Relationship with the press

Trump sought media attention throughout his career, sustaining a “love-hate” relationship with the press. In the 2016 campaign, Trump benefited from a record amount of free media coverage, elevating his standing in the Republican primaries. The New York Times writer Amy Chozick wrote in 2018 that Trump’s media dominance enthralled the public and created “must-see TV”.
As a candidate and as president, Trump frequently accused the press of bias, calling it the “fake news media” and “the enemy of the people”. In 2018, journalist Lesley Stahl said that Trump had privately told her that he intentionally discredited the media “so when you write negative stories about me no one will believe you”.
As president, Trump mused about revoking the press credentials of journalists he viewed as critical. His administration moved to revoke the press passes of two White House reporters, which were restored by the courts.[829] The Trump White House held about a hundred formal press briefings in 2017, declining by half during 2018 and to two in 2019.

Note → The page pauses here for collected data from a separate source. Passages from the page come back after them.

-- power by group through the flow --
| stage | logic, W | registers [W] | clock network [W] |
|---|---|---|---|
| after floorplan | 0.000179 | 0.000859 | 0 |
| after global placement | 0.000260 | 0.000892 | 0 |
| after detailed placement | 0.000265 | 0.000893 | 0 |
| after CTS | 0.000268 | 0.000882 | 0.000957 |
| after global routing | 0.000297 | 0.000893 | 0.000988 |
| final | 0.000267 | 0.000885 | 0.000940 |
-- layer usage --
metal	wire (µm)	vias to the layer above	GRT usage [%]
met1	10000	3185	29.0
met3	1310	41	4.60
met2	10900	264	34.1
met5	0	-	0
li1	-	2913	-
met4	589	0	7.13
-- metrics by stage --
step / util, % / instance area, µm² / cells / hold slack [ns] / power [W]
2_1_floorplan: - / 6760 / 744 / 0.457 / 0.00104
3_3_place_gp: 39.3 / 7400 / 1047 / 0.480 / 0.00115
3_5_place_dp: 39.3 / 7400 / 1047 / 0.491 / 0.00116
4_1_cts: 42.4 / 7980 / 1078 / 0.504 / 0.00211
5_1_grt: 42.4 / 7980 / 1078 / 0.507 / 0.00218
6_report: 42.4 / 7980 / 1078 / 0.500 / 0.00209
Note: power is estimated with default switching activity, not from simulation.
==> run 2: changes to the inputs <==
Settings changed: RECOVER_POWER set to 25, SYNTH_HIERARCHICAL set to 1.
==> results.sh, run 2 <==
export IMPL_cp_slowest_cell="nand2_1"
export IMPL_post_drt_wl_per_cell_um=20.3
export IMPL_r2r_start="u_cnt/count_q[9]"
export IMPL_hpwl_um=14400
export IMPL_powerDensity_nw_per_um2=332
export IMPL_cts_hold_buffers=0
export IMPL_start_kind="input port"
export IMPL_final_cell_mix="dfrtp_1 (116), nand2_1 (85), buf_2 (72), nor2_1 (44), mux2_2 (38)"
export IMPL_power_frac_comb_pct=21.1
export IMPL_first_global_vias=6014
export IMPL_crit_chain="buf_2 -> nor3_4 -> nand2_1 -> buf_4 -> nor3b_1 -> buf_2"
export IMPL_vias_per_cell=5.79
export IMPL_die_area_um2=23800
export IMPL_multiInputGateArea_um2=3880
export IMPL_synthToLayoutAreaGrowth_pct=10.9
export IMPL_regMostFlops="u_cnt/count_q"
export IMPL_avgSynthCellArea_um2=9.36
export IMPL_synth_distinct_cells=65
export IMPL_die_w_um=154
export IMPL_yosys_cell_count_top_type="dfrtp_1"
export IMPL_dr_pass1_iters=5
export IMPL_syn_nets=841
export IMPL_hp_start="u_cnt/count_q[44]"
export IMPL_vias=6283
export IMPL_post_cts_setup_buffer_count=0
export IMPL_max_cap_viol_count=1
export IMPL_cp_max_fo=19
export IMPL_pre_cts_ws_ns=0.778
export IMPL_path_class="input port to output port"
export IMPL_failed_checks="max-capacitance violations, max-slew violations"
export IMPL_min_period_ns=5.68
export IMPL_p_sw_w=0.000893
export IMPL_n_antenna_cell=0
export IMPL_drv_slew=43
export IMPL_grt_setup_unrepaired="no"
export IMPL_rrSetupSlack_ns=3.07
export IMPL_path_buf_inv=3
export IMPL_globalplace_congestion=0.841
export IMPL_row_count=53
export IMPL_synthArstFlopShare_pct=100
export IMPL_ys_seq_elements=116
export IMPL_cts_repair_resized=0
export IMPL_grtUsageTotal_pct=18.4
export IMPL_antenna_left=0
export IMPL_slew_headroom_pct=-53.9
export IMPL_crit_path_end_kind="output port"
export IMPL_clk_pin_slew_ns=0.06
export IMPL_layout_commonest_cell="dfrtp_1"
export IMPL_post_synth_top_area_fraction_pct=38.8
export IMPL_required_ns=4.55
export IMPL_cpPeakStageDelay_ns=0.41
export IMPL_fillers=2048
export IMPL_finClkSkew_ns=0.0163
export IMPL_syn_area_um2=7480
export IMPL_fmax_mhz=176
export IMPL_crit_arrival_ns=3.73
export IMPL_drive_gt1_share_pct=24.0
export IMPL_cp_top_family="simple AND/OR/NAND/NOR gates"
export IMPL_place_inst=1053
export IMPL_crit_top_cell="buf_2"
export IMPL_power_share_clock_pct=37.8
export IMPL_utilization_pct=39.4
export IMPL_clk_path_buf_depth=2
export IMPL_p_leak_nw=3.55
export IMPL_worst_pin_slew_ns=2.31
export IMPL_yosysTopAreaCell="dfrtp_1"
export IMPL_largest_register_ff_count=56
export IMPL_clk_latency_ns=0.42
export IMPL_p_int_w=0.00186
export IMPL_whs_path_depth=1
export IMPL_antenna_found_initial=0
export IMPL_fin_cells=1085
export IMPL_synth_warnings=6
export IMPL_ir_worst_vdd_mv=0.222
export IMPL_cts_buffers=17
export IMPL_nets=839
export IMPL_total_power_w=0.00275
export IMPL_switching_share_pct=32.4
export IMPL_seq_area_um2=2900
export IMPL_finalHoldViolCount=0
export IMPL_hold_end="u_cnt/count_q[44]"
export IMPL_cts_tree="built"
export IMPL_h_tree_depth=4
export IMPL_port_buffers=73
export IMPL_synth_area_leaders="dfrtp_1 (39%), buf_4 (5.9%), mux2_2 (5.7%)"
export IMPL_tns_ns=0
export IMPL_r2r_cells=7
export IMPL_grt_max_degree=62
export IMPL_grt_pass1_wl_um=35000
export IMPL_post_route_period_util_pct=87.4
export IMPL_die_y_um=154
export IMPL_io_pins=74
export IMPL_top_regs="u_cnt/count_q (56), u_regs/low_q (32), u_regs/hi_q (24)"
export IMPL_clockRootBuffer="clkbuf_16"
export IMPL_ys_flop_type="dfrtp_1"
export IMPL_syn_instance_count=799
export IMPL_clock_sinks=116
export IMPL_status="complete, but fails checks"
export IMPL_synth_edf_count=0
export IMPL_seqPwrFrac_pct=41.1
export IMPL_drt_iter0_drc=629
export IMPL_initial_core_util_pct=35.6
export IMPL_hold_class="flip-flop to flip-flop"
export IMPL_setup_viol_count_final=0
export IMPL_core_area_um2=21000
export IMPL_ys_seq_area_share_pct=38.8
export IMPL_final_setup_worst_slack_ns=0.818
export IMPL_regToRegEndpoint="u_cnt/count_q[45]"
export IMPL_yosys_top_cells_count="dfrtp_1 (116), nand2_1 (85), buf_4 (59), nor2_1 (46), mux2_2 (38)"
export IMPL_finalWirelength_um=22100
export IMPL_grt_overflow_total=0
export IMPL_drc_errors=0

Trump also deployed the legal system to intimidate the press. The Trump campaign sued The New York Times, The Washington Post, and CNN for defamation in opinion pieces about Russian election interference. All the suits were dismissed. By 2024, Trump repeatedly voiced support for outlawing political dissent and criticism he considers misleading or challenges his claims to power, and that media companies should be investigated and prosecuted for treason for displaying “bad stories” about him and possibly lose their broadcast licenses if they refuse to name confidential sources.